La situación se produce apenas unos días antes de que expire el periodo transitorio establecido por el Reglamento de Mercados de Criptoactivos (MiCA), una normativa que transformará por completo las condiciones de acceso al mercado europeo para las plataformas de intercambio de criptomonedas.
Según explica Gillian Lynch, responsable de Binance para Europa y Reino Unido, la compañía no contempla abandonar la región. “Binance no abandona Europa”, ha afirmado la directiva, quien ha añadido que la empresa estudia nuevas opciones regulatorias tras el bloqueo de su solicitud en Grecia. “Puede que simplemente tengamos una vía diferente para obtener la autorización. Si no es Grecia, estoy analizando otras alternativas”, explica Lynch.
La presión regulatoria aumenta
La incertidumbre sobre el futuro europeo de Binance coincide con el endurecimiento del discurso de los supervisores comunitarios. Esta misma semana, la Autoridad Europea de Valores y Mercados (ESMA) ha instado a las plataformas que continúan operando sin licencia MiCA a preparar un “cierre ordenado” de sus actividades dentro de la Unión Europea.
El organismo considera que los proveedores que no dispongan de autorización deberán cesar la captación de nuevos clientes, detener sus campañas de marketing y limitar sus servicios a la retirada, transferencia o liquidación de posiciones existentes.
En este contexto, Bloomberg ha avanzado que Binance ya ha advertido a sus clientes europeos sobre la posibilidad de una interrupción de servicios si finalmente no consigue una autorización válida antes de la fecha límite. Así, el Exchange ha mantenido conversaciones con supervisores de Irlanda, Letonia y Grecia, aunque las reticencias regulatorias persisten debido al historial de sanciones de la empresa, su compleja estructura internacional y las dudas sobre determinados aspectos de su modelo operativo.

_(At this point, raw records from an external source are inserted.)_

==> config.mk <==
export PLATFORM = sky130hd
export DESIGN_NAME = flash_array_ctrl
export DESIGN_NICKNAME = d
export VERILOG_FILES = /design/src/rtl/flash_array_ctrl.sv
export SDC_FILE = /design/constraint.sdc
export NUM_CORES = 1
export LEC_CHECK = 0
export ABC_AREA = 1
export CAP_MARGIN = 20
export CORE_ASPECT_RATIO = 1.75
export CORE_MARGIN = 5
export CORE_UTILIZATION = 50
export CTS_BUF_LIST = sky130_fd_sc_hd__clkbuf_4 sky130_fd_sc_hd__clkbuf_8 sky130_fd_sc_hd__clkbuf_16
export CTS_CLUSTER_DIAMETER = 150
export DETAILED_ROUTE_END_ITERATION = 6
export GPL_ROUTABILITY_DRIVEN = 0
export PLACE_DENSITY_LB_ADDON = 0.08
export SYNTH_ARGS = -nofsm -noshare
export SYNTH_HDL_FRONTEND = slang
export SYNTH_SLANG_ARGS = --single-unit
==> constraint.sdc <==
create_clock -name wb_clk_i -period 3 [get_ports wb_clk_i]
set_input_delay 0.3 -clock wb_clk_i [delete_from_list [all_inputs] [get_ports wb_clk_i]]
set_output_delay 0.3 -clock wb_clk_i [all_outputs]
set_load 0.02 [all_outputs]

Binance defiende su adaptación a MiCA
La plataforma rechaza esa interpretación y asegura haber realizado un importante esfuerzo para adaptarse a las exigencias regulatorias europeas. Según la compañía, el proceso de trabajo con los reguladores comunitarios se ha prolongado durante más de 18 meses. Asimismo, Binance sostiene que la revisión realizada por la Hellenic Capital Market Commission consideró que su solicitud cumplía los requisitos exigidos por MiCA antes de ser evaluada a nivel europeo.

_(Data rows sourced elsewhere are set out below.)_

File: src/rtl/game_pkg.sv
// Shared defaults and types for the score keeper datapath.
package game_pkg;
  localparam int N_ENEMY_DEF    = 8;
  localparam int SCORE_W_DEF    = 14;
  localparam int SCORE_MAX_DEF  = 9999;
  localparam int BCD_DIGITS_DEF = 4;

  typedef enum logic [1:0] {IDLE, SHIFT, DONE} bcd_state_e;
endpackage

File: src/rtl/score_bin2bcd.sv
// Iterative binary-to-packed-BCD converter (shift-add-3), one bit per cycle.
module score_bin2bcd
  import game_pkg::*;
#(
  parameter int W      = SCORE_W_DEF,
  parameter int DIGITS = BCD_DIGITS_DEF
) (
  input  logic                clk,
  input  logic                rst,
  input  logic                start,
  input  logic [W-1:0]        value,
  output logic                idle,
  output logic                done,
  output logic [4*DIGITS-1:0] bcd
);
  localparam int CW = $clog2(W + 1);

  bcd_state_e              state;
  logic [W-1:0]            bin_sr;
  logic [4*DIGITS-1:0]     dig;
  logic [CW-1:0]           cnt;
  logic [4*DIGITS+W-1:0]   sh;

  function automatic logic [4*DIGITS-1:0] add3(input logic [4*DIGITS-1:0] d);
    logic [4*DIGITS-1:0] r;
    r = d;
    for (int i = 0; i < DIGITS; i++)
      if (d[4*i +: 4] >= 4'd5) r[4*i +: 4] = d[4*i +: 4] + 4'd3;
    return r;
  endfunction

  assign sh   = {add3(dig), bin_sr};
  assign idle = (state == IDLE);
  assign done = (state == DONE);

  always_ff @(posedge clk) begin
    if (rst) begin
      state  <= IDLE;
      bin_sr <= '0;
      dig    <= '0;
      cnt    <= '0;
      bcd    <= '0;
    end else begin
      case (state)
        IDLE: if (start) begin
          bin_sr <= value;
          dig    <= '0;
          cnt    <= CW'(W - 1);
          state  <= SHIFT;
        end
        SHIFT: begin
          {dig, bin_sr} <= {sh[4*DIGITS+W-2:0], 1'b0};
          cnt           <= cnt - 1'b1;
          if (cnt == '0) state <= DONE;
        end
        DONE: begin
          bcd   <= dig;
          state <= IDLE;
        end
        default: state <= IDLE;
      endcase
    end
  end
endmodule

File: src/rtl/score_keeper.sv
// Kill-edge score accumulator with wave bonus, saturation, high score and BCD readout.
module score_keeper
  import game_pkg::*;
#(
  parameter int N_ENEMY      = N_ENEMY_DEF,
  parameter int SCORE_W      = SCORE_W_DEF,
  parameter int SCORE_MAX    = SCORE_MAX_DEF,
  parameter int PTS_PER_KILL = 10,
  parameter int CLEAR_BONUS  = 50,
  parameter int BCD_DIGITS   = BCD_DIGITS_DEF
) (
  input  logic                    clk,
  input  logic                    rst,
  input  logic                    game_start,
  input  logic [N_ENEMY-1:0]      enemy_killed,
  output logic [SCORE_W-1:0]      score,
  output logic [SCORE_W-1:0]      high_score,
  output logic                    new_high,
  output logic                    all_clear,
  output logic [4*BCD_DIGITS-1:0] score_bcd,
  output logic                    bcd_valid
);
  localparam int PW = $clog2(N_ENEMY + 1);

  function automatic logic [PW-1:0] popcount(input logic [N_ENEMY-1:0] v);
    logic [PW-1:0] c;
    c = '0;
    for (int i = 0; i < N_ENEMY; i++) c = c + PW'(v[i]);
    return c;
  endfunction

  logic [N_ENEMY-1:0] killed_q, new_kill;
  logic               wave, score_chg, dirty, cvt_idle, cvt_done, cvt_start;
  logic [SCORE_W:0]   delta, sum;
  logic [SCORE_W-1:0] score_nxt;

  assign new_kill = enemy_killed & ~killed_q;
  assign wave     = (&enemy_killed) & ~(&killed_q);
  assign delta    = (SCORE_W+1)'(int'(popcount(new_kill)) * PTS_PER_KILL +
                                 (wave ? CLEAR_BONUS : 0));
  assign sum      = {1'b0, score} + delta;

  always_comb begin
    score_nxt = sum[SCORE_W-1:0];
    if (game_start)
      score_nxt = '0;
    else if (sum > (SCORE_W+1)'(SCORE_MAX))
      score_nxt = SCORE_W'(SCORE_MAX);
  end

  assign score_chg = (score_nxt != score);
  assign cvt_start = dirty & cvt_idle;

  always_ff @(posedge clk) begin
    if (rst) begin
      score      <= '0;
      high_score <= '0;
      killed_q   <= '0;
      new_high   <= 1'b0;
      all_clear  <= 1'b0;
      dirty      <= 1'b0;
      bcd_valid  <= 1'b1;
    end else begin
      killed_q  <= enemy_killed;
      score     <= score_nxt;
      all_clear <= wave & ~game_start;
      if (score > high_score) high_score <= score;
      if (game_start)                new_high <= 1'b0;
      else if (score > high_score)   new_high <= 1'b1;
      // A change during conversion re-arms dirty so the final value is always converted.
      if (score_chg)      dirty <= 1'b1;
      else if (cvt_start) dirty <= 1'b0;
      if (score_chg)                bcd_valid <= 1'b0;
      else if (cvt_done && !dirty)  bcd_valid <= 1'b1;
    end
  end

  score_bin2bcd #(.W(SCORE_W), .DIGITS(BCD_DIGITS)) u_bcd (
    .clk   (clk),
    .rst   (rst),
    .start (cvt_start),
    .value (score),
    .idle  (cvt_idle),
    .done  (cvt_done),
    .bcd   (score_bcd)
  );
endmodule

File: config.mk
export PLATFORM = sky130hd
export DESIGN_NAME = score_keeper
export DESIGN_NICKNAME = d
export VERILOG_FILES = /design/src/rtl/game_pkg.sv /design/src/rtl/score_bin2bcd.sv /design/src/rtl/score_keeper.sv
export SDC_FILE = /design/constraint.sdc
export NUM_CORES = 1
export LEC_CHECK = 0
export ABC_AREA = 1
export BUFFER_PORTS_ARGS = -buffer_cell sky130_fd_sc_hd__buf_2
export CAP_MARGIN = 20
export CORE_MARGIN = 2
export CORE_UTILIZATION = 25
export CTS_BUF_LIST = sky130_fd_sc_hd__clkbuf_4 sky130_fd_sc_hd__clkbuf_8 sky130_fd_sc_hd__clkbuf_16
export CTS_CLUSTER_SIZE = 30
export DETAILED_ROUTE_END_ITERATION = 12
export GPL_TIMING_DRIVEN = 0
export PLACE_DENSITY = 0.38
export SETUP_SLACK_MARGIN = 0.15
export SLEW_MARGIN = 10
export SYNTH_ARGS = -nofsm -noshare
export SYNTH_HDL_FRONTEND = slang
export SYNTH_HIERARCHICAL = 1
export SYNTH_SLANG_ARGS = --single-unit
File: constraint.sdc
create_clock -name clk -period 15.4 [get_ports clk]
set_clock_uncertainty 0.15 [all_clocks]
set_input_delay 3.08 -clock clk [delete_from_list [all_inputs] [get_ports clk]]
set_output_delay 3.08 -clock clk [all_outputs]
set_load 0.01 [all_outputs]
== After elaboration in Yosys (flattened, before gate mapping) ==
Index checks and enable logic that the tools add are counted.

* Bits of input ports: 11
* Flip-flop bits (word level): 92
* Output and inout bits: 47
* Logic and storage cells: 77

* Mux-type cells: 20
* Magnitude comparators: 6
* Reduce and logical (&&, ||, !) cells: 12
* $mul: 1
* Add/sub/neg operators: 14
* Bitwise logic cells: 7
* Eq/ne operators: 5

{| class="wikitable"
|+ Operators with widths
! operator !! number
|-
| 2-to-1 mux 14 bit || 3
|-
| one-hot mux 16 bit (2 select lines) || 1
|-
| one-hot mux 14 bit (2 select lines) || 1
|-
| adder 4 x 1 -> 4 bit || 4
|-
| greater-or-equal comparator 4 x 3 -> 1 bit, second input constant || 4
|-
| 2-to-1 mux 16 bit || 1
|-
| 2-to-1 mux 4 bit || 4
|-
| AND reduction 8 bit || 2
|-
| adder 14 x 9 -> 15 bit || 1
|-
| > comparator 15 x 14 -> 1 bit, second input constant || 1
|-
| > comparator 14 bit || 1
|-
| != test 14 bit || 1
|-
| adder 4 x 2 -> 4 bit, second input constant || 3
|-
| adder 8 x 6 -> 9 bit || 1
|-
| AND 8 bit || 1
|-
| NOT 8 bit || 1
|-
| one-hot mux 4 bit (2 select lines) || 1
|-
| multiplier 4 x 3 -> 7 bit, second input constant || 1
|-
| 2-to-1 mux 6 bit || 1
|-
| nonzero test 2 bit || 3
|-
| adder 3 x 1 -> 4 bit || 1
|-
| zero test 4 bit || 1
|-
| 2-to-1 mux 1 bit || 4
|-
| 2-to-1 mux 2 bit || 2
|-
| 16 further kinds || 21
|}

== Longest topological paths before layout ==
* Depth in word-level cells: 17
* Gate-level depth with buffers: 37

== Cells and area by module ==
Netlist, hierarchy kept.

{| class="wikitable"
|+ By module, submodules not included
! module !! cells each !! area an instance (um2) !! times used !! sequential area each (um2)
|-
| score_keeper || 433 || 3,014.1 || 1 || 800.8
|-
| score_bin2bcd || 327 || 2,394.8 || 1 || 1,041.0
|}

== Worst setup path before layout ==
Ideal clock, no wire load.

* Kind: input-to-reg
* From: in enemy_killed[0]
* To: reg dirty
* Buffers on the path: 1
* Library setup time: 128 ps
* Data required time: 15,122 ps
* Arrival time: 8,666 ps
* Slack: 6,456 ps
* Stages on the path: 32
* Cells stage by stage: inv_1 -> nor2_1 -> fa_1 -> inv_1 -> fa_1 -> inv_1 -> fa_1 -> ha_1 -> fa_1 -> xor2_1 -> ha_1 -> ha_1 -> fa_1 -> fa_1 -> ha_1 -> inv_1 -> nand2_1 -> nand2_1 -> nor2_1 -> nor2_1 -> nand3_1 -> nor2_2 -> nand2_2 -> nand2_4 -> buf_12 -> nand4_2 -> nand2_1 -> nand3_2 -> nor2_2 -> nand3_2 -> nor2_1 -> nor2_1

* Longest elaborated chain between the ends: 16
* Elaborated cells between the ends (all ways): 20
* Classes of those cells: add/sub (9); mul (1); order compare (1); eq/ne (1); mux (4); bitwise (2); reduce/logical (2)

{| class="wikitable"
|+ RTL lines
! element !! line !! source
|-
| start: declaration || score_keeper.sv:15 || <nowiki>input logic [N_ENEMY-1:0] enemy_killed,</nowiki>
|-
| AND 8 bit || score_keeper.sv:37 || <nowiki>assign new_kill = enemy_killed & ~killed_q;</nowiki>
|-
| adder 1 x 1 -> 2 bit || score_keeper.sv:28 || <nowiki>for (int i = 0; i < N_ENEMY; i++) c = c + PW'(v[i]);</nowiki>
|-
| adder 2 x 1 -> 3 bit || score_keeper.sv:28 ||
|-
| adder 3 x 1 -> 4 bit || score_keeper.sv:28 ||
|-
| adder 4 x 1 -> 4 bit (4 in a row) || score_keeper.sv:28 ||
|-
| multiplier 4 x 3 -> 7 bit || score_keeper.sv:39 || <nowiki>assign delta = (SCORE_W+1)'(int'(popcount(new_kill)) * PTS_PER_KILL +</nowiki>
|-
| adder 8 x 6 -> 9 bit (*) || score_keeper.sv:39 ||
|-
| adder 14 x 9 -> 15 bit (*) || score_keeper.sv:41 || <nowiki>assign sum = {1'b0, score} + delta;</nowiki>
|-
| > comparator 15 x 14 -> 1 bit || score_keeper.sv:47 || <nowiki>else if (sum > (SCORE_W+1)'(SCORE_MAX))</nowiki>
|-
| 2-to-1 mux 14 bit (*) || score_keeper.sv:47 ||
|-
| 2-to-1 mux 14 bit (*) || score_keeper.sv:45 || <nowiki>if (game_start)</nowiki>
|-
| != test 14 bit (*) || score_keeper.sv:51 || <nowiki>assign score_chg = (score_nxt != score);</nowiki>
|-
| 2-to-1 mux 1 bit or nonzero test 2 bit (tied branches) || n/a ||
|-
| end signal: assignment || score_keeper.sv:61 || <nowiki>dirty <= 1'b0;</nowiki>
|-
| end signal: assignment || score_keeper.sv:71 || <nowiki>if (score_chg) dirty <= 1'b1;</nowiki>
|-
| end signal: assignment || score_keeper.sv:72 || <nowiki>else if (cvt_start) dirty <= 1'b0;</nowiki>
|-
| end: declaration || score_keeper.sv:33 || <nowiki>logic wave, score_chg, dirty, cvt_idle, cvt_done, cvt_start;</nowiki>
|}

Every way passes the cells marked *; elsewhere a longest branch is shown, timed or not.
A chain may end at the register's enable or synchronous reset.

== Final worst setup path ==
Same ends and word-level chain as after synthesis.

==> results.md <==
* Mean instance size in the synthesized netlist at ~7.1 um2
* Clk slew on worst S/H paths at roughly 70 ps
* Number of max-capacitance violations reported at 0
* Peak Freq at roughly 110 MHz
* Total gr overflow at 0
* Terminus of the critical flop-to-flop path: dirty$_SDFFE_PP0P_
* Die width at between 150 and 200 um
* Number of nets in the layout at approximately 900
* Highest-count cells in the layout ignoring fill and taps: sky130_fd_sc_hd__nand2_1, sky130_fd_sc_hd__inv_1, sky130_fd_sc_hd__dfxtp_1, sky130_fd_sc_hd__nor2_1, sky130_fd_sc_hd__a21oi_1
* Worst setup startpoint: enemy_killed[0]
* Initial antenna violation count at 0
* Part of the Yosys area used for sequential elements at roughly a third
* Internal power at 562 uW
* Setup crit end kind: flop
* Relative slew margins at roughly 60%
* Worst R2R Setup Slack at between 8000 and 9000 ps
* Fill cell instance count of the final layout at ~2300
* H-tree depth at 3
* Number of vias per cell after detailed routing at around 4.4
* Initial cell density of the core at approximately a quarter
* Cells after synthesis at 760
* Worst setup slack before clock tree synthesis at roughly 5700 ps
* Detail Placement HPWL at around 12000 um
* Part of the total power dissipated in sequential elements at between 30% and 40%
* Hold Crit Class: flop to flop
* Finished layout cell area at between 6000 and 7000 um2
* Main combinational cell family by area after synthesis: simple AND/OR/NAND/NOR gates
* Worst Path Arrival at roughly 9400 ps
* GRT Util Overall at 14.4%
* Total Negative Setup Slacks at 0 ps
* Std cell rows at between 50 and 60
* P_sw at 447 uW
* Transition time of the tightest slew-check pin at 596 ps
* Fraction of the mapped netlist area in adder cells at 12.8%
* Post-synth net total at around 820
* Routed WL at ~16000 um
* Number of hold violations in the final report at 0
* Clock network power share at about 22%
* Cts bufs inserted at 9
* RSZ-0062 raised after global routing: false
* Final max-slew violation count at 0
* Routability congestion estimate from global placement at roughly 0.8
* Maximum cell stage delay along the critical path at between 500 and 600 ps
* DP Area at 6040 um2
* Count of final setup violators at 0
* Ratio of final minimum period to clock period at 60.2%
* Element type at the critical path start: input pin
* Die height at 151 um
* Hold buffers post-CTS at 0
* Standard cell core area at between 20000 and 25000 um2
* Synth Area in Compound Gates at 12.6%
* Synthesized flop and latch total at 92
* Global-route wire length before repair at roughly 25000 um
* Startpoint of the worst-slack reg-to-reg timing path: killed_q[0]$_SDFF_PP0_
* Most frequent standard cell in the layout excluding fill and tap cells: sky130_fd_sc_hd__nand2_1
* DR iter-0 viols at ~250
* Area growth, synth to finish at 17.0%
* Simple-gate share of the synthesized area at 29.5%
* Status: completed
* Post-synthesis instance area at around 5400 um2
* Required time of the critical path at about 15000 ps
* CTS Buffer Depth at 2
* Proportion of layout cells with a drive suffix above 1 at between 15 and 20%
* Via count of the first global-routing pass at around 4700
* Total via count after detailed routing at slightly below 5000
* Sink Count at 92
* Power per cell area at approximately 160 nW/um2
* Num ports at 58
* Shortest clock period the worst path allows after layout at slightly above 9000 ps
* Xor and xnor fraction of the mapped netlist area at less than 1%
* Fraction of power spent switching nets at between 40% and 50%
* Post-route ant nets at 0
* Root buffer cell: sky130_fd_sc_hd__clkbuf_16
* Worst setup path endpoint: dirty$_SDFFE_PP0P_
* First-pass iteration count of the detailed router at 4
* TritonCTS clock tree: yes
* Max FO, Critical Path at 10
* Multiplexer area fraction after synthesis at 0%
* Category of the most critical setup path: input pin to flop
* Total inserted antenna cells at 0
* Number of buffers inserted by post-CTS setup repair at 0
* Post-synth cell types at 42
* Worst Reg2Reg Path Length in Cells at 33
* Leakage dissipation at 3.05 nW
* Count of yosys warnings during synthesis at 6
* Routed WL per cell at roughly 14 um
* Worst voltage drop across the vdd grid at just over 0.07 mV
* Critical-path top delay cell: sky130_fd_sc_hd__fa_1
* Fin worst setup slack at 6120 ps
* Die footprint at 22800 um2
* Logic gate share of total power at a little under half
* # DRC at 0
* Number of buffer cells added on primary ports at between 50 and 60
* Number of gates resized after CTS at 0
* Clock network latency to the later pin of the worst-skew pair at 350 ps
* Pin count of the biggest net entering global routing at 17
## cells by family after synthesis
kind of cell | Yosys count
XOR/XNOR | 3
AND/OR/NAND/NOR | 353
AO/OA/AOI/OAI | 126
flip-flops | 92
adder cells (fa/ha/maj) | 50
buffers and inverters | 136
## power groups by stage
stage / registers, mW / clock network (mW) / logic (mW)
2_1_floorplan: 0.312 / 0 / 0.348
3_3_place_gp: 0.315 / 0 / 0.488
3_5_place_dp: 0.315 / 0 / 0.487
4_1_cts: 0.310 / 0.226 / 0.490
5_1_grt: 0.314 / 0.235 / 0.557
6_report: 0.308 / 0.218 / 0.483
## per-stage QoR
step | cells | utilization [%] | hold WS (ps) | total power, mW
after detailed placement | 1092 | 28.5 | 304 | 0.802
after global placement | 1092 | 28.5 | 302 | 0.804
after global routing | 1108 | 29.9 | 336 | 1.11
after floorplan | 760 | - | 273 | 0.660
final | 1108 | 29.9 | 316 | 1.01
after CTS | 1108 | 29.9 | 319 | 1.03
## worst max-delay path, delay by kind of cell
family	cells	cell delay [ps]
buffers and inverters	6	560
XOR/XNOR	1	340
AND/OR/NAND/NOR	18	1550
adder cells (fa/ha/maj)	10	3780
## metal layers
layer  wire (um)  up-vias  global-route usage [%]
met3         449       14                    2.23
met5           0        -                       0
met1        7940     2179                    19.8
li1            -     2582                       -
met4         228        0                    4.53
met2        7020       55                    23.0
## cell usage after synthesis
cell / count / area share, %
sky130_fd_sc_hd__a211oi_1: 1 / 0.14
sky130_fd_sc_hd__a21o_1: 1 / 0.14
sky130_fd_sc_hd__a21oi_1: 66 / 6.1
sky130_fd_sc_hd__a21oi_2: 1 / 0.16
sky130_fd_sc_hd__a31oi_1: 3 / 0.35
sky130_fd_sc_hd__buf_12: 1 / 0.37
sky130_fd_sc_hd__buf_2: 5 / 0.46
sky130_fd_sc_hd__buf_4: 4 / 0.56
sky130_fd_sc_hd__buf_6: 3 / 0.62
sky130_fd_sc_hd__clkbuf_1: 8 / 0.56
sky130_fd_sc_hd__clkinv_2: 1 / 0.092
sky130_fd_sc_hd__dfxtp_1: 92 / 34
sky130_fd_sc_hd__fa_1: 9 / 3.3
sky130_fd_sc_hd__ha_1: 41 / 9.5
sky130_fd_sc_hd__inv_1: 108 / 7.5
sky130_fd_sc_hd__inv_2: 6 / 0.42
sky130_fd_sc_hd__nand2_1: 170 / 12
sky130_fd_sc_hd__nand2_2: 6 / 0.69
sky130_fd_sc_hd__nand2_4: 6 / 1.2
sky130_fd_sc_hd__nand3_1: 44 / 4.1
sky130_fd_sc_hd__nand3_2: 8 / 1.5
sky130_fd_sc_hd__nand3b_1: 1 / 0.14
sky130_fd_sc_hd__nand4_1: 17 / 2.0
sky130_fd_sc_hd__nand4_2: 1 / 0.23
sky130_fd_sc_hd__nor2_1: 83 / 5.8
sky130_fd_sc_hd__nor2_2: 7 / 0.81
sky130_fd_sc_hd__nor2_4: 2 / 0.42
sky130_fd_sc_hd__nor3_1: 2 / 0.19
sky130_fd_sc_hd__nor3b_1: 1 / 0.14
sky130_fd_sc_hd__nor4_1: 2 / 0.23
sky130_fd_sc_hd__o2111ai_1: 1 / 0.16
sky130_fd_sc_hd__o211ai_1: 7 / 0.97
sky130_fd_sc_hd__o21a_1: 1 / 0.14
sky130_fd_sc_hd__o21ai_0: 40 / 3.7
sky130_fd_sc_hd__o21ai_2: 1 / 0.16
sky130_fd_sc_hd__o21bai_1: 2 / 0.28
sky130_fd_sc_hd__o22ai_1: 1 / 0.12
sky130_fd_sc_hd__o31ai_1: 1 / 0.14
sky130_fd_sc_hd__or2_1: 1 / 0.12
sky130_fd_sc_hd__or2_2: 2 / 0.23
sky130_fd_sc_hd__xnor2_1: 2 / 0.32
sky130_fd_sc_hd__xor2_1: 1 / 0.16
## worst min-delay path by stage
stage	depth (start not counted)	endpoint	from
2_1_floorplan	2	u_bcd/dig[0]$_SDFFE_PP0P_	u_bcd/bin_sr[13]$_SDFFE_PP0P_
3_3_place_gp	2	new_high$_SDFFE_PP0N_	new_high$_SDFFE_PP0N_
3_5_place_dp	2	u_bcd/bin_sr[5]$_SDFFE_PP0P_	u_bcd/bin_sr[5]$_SDFFE_PP0P_
4_1_cts	2	u_bcd/dig[13]$_SDFFE_PP0P_	u_bcd/dig[13]$_SDFFE_PP0P_
5_1_grt	2	u_bcd/bin_sr[11]$_SDFFE_PP0P_	u_bcd/bin_sr[11]$_SDFFE_PP0P_
6_report	2	u_bcd/dig[15]$_SDFFE_PP0P_	u_bcd/dig[15]$_SDFFE_PP0P_
## layout make-up
cell class                 instances  area, um2  area share [%]
buffer                            21        139            2.20
clock buffer                      10        239            3.78
clock inverter                     6       48.8           0.771
inverter                         115        433            6.84
multi-input combinational        532       3000            47.3
sequential                        92       1840            29.1
tap                              275        344            5.44
timing repair buffer              57        285            4.51
## registers in the layout, summed over array words and instances (netlist names)
| name | flops |
|---|---|
| all_clear | 1 |
| u_bcd/bcd | 16 |
| u_bcd/dig | 16 |
| u_bcd/state | 2 |
| high_score | 14 |
| killed_q | 8 |
| dirty | 1 |
| u_bcd/cnt | 4 |
| u_bcd/bin_sr | 14 |
| score | 14 |
| new_high | 1 |
| bcd_valid | 1 |
No activity file was read; power rests on OpenSTA's default activity.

“Europa sigue siendo central en nuestros planes a largo plazo”
“Europa sigue siendo central en nuestros planes a largo plazo”, señala la empresa en un comunicado difundido a través de sus canales oficiales. En esta línea, Lynch ha defendido además que Binance ha reforzado significativamente sus sistemas internos de control y cumplimiento normativo y asegura que la empresa cuenta actualmente con alrededor de 1.500 profesionales dedicados a funciones de compliance y sostiene que no existen incidencias pendientes relacionadas con su solicitud europea.
El caso Binance se ha convertido en una de las primeras grandes pruebas de fuego para el nuevo marco regulatorio europeo, MiC, que nace con el objetivo de homogeneizar las normas para todo el sector y sustituir el mosaico de autorizaciones nacionales que existía hasta ahora, de manera que una licencia concedida por un Estado miembro será válida para operar en todo el mercado comunitario. Sin embargo, también endurece las exigencias de supervisión, control interno y protección al inversor.